There is no doubt that the circumstances of this case are tragic. The law of the Seventh Circuit as outlined above, however, demands more of Plaintiffs in order to state a substantive due process claim. Viewing the facts as currently pleaded and drawing all reasonable inferences from those facts in Plaintiffs’ favor, Plaintiffs have failed to state a substantive due process claim.3 Therefore, the Court grants Defendant’s motion to dismiss the complaint.

*972 Conclusion

For the reasons provided herein, the Court grants Defendant’s motion to dismiss [9]. The Court also grants Plaintiffs leave to file a First Amended Complaint that comports with the requirements of Federal Rule of Civil Procedure 11 within twenty-one days. If Plaintiffs fail to amend the complaint in a timely manner, the Court will presume that they no longer wish to litigate the substantive due process claim and will dismiss this case with prejudice.

SO ORDERED

. In response to the motion to dismiss, Plaintiffs now disavow that they intended to bring a negligence claim in Count II of the instant complaint'. See Compl., Count II (entitled "NEGLIGENCE (Wrongful Death).”) Plaintiffs assert that Count II merely alleges the measure of the damages requested with regard to the section 1983 claim in Count I. Based on this concession, only Count I remains for adjudication.

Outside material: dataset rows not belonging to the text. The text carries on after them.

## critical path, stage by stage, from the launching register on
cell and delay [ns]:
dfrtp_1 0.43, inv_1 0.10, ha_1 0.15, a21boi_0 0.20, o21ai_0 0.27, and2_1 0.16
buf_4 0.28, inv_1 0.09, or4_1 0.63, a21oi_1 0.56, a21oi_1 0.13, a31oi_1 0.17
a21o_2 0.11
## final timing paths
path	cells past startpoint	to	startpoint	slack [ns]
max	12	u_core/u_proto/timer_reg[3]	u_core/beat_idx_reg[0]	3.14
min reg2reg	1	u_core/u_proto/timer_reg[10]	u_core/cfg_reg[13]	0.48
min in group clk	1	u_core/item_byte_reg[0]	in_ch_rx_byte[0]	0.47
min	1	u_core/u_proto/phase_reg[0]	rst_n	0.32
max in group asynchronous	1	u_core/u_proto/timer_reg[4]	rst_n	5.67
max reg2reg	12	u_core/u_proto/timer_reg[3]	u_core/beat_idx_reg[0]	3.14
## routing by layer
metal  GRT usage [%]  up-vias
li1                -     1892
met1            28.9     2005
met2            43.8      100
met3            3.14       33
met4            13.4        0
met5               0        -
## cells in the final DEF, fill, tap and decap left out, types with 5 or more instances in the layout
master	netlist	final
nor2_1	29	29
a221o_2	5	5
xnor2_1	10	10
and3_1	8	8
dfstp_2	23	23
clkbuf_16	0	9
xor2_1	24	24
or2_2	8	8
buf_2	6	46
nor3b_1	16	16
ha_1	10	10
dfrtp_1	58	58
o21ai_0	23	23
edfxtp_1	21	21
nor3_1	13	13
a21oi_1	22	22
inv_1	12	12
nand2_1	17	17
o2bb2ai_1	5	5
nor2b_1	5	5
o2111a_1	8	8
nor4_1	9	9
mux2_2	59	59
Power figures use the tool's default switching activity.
==> config.mk <==
export PLATFORM = sky130hd
export DESIGN_NAME = piecewise_linear_height_lookup_unit
export DESIGN_NICKNAME = d
export VERILOG_FILES = /design/src/plhl_pkg.sv /design/src/plhl_datapath.sv /design/src/plhl_ctrl.sv /design/src/piecewise_linear_height_lookup_unit.sv
export SDC_FILE = /design/constraint.sdc
export NUM_CORES = 2
export LEC_CHECK = 0
export ABC_CLOCK_PERIOD_IN_PS = 12700
export BUFFER_PORTS_ARGS = -buffer_cell sky130_fd_sc_hd__buf_4
export CORE_ASPECT_RATIO = 1.75
export CORE_MARGIN = 4
export CORE_UTILIZATION = 25
export CTS_CLUSTER_DIAMETER = 100
export CTS_CLUSTER_SIZE = 8
export DETAILED_ROUTE_END_ITERATION = 8
export PLACE_DENSITY = 0.46
export SYNTH_ARGS = -nofsm -noshare
export SYNTH_HDL_FRONTEND = slang
export SYNTH_HIERARCHICAL = 1
export SYNTH_SLANG_ARGS = --single-unit
==> constraint.sdc <==
create_clock -name clk -period 12.7 [get_ports clk]
set_clock_uncertainty 0.1 [all_clocks]
set_input_delay 1.905 -clock clk [delete_from_list [all_inputs] [get_ports clk]]
set_output_delay 1.905 -clock clk [all_outputs]
set_load 0.02 [all_outputs]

. For purposes of this motion to dismiss, the Court assumes that the facts alleged in the complaint are true. See Catalano, Inc. v. Target Sales, Inc., 446 U.S. 643, 644, 100 S.Ct. 1925, 64 L.Ed.2d 580 (1980).

. Because Plaintiffs have failed to allege facts to establish one of the prongs of the "state-created danger" exception, the Court need not resolve whether the other prongs have been satisfied, see, e.g., Buchanan-Moore, 570 F.3d at 828, nor need the Court address whether Defendant is entitled to qualified immunity. See Martin v. Shawano-Gresham Sch. Dist., 295 F.3d 701, 714 n. 14 (7th Cir.2002) (not addressing qualified immunity because complaint did not state a constitutional violation).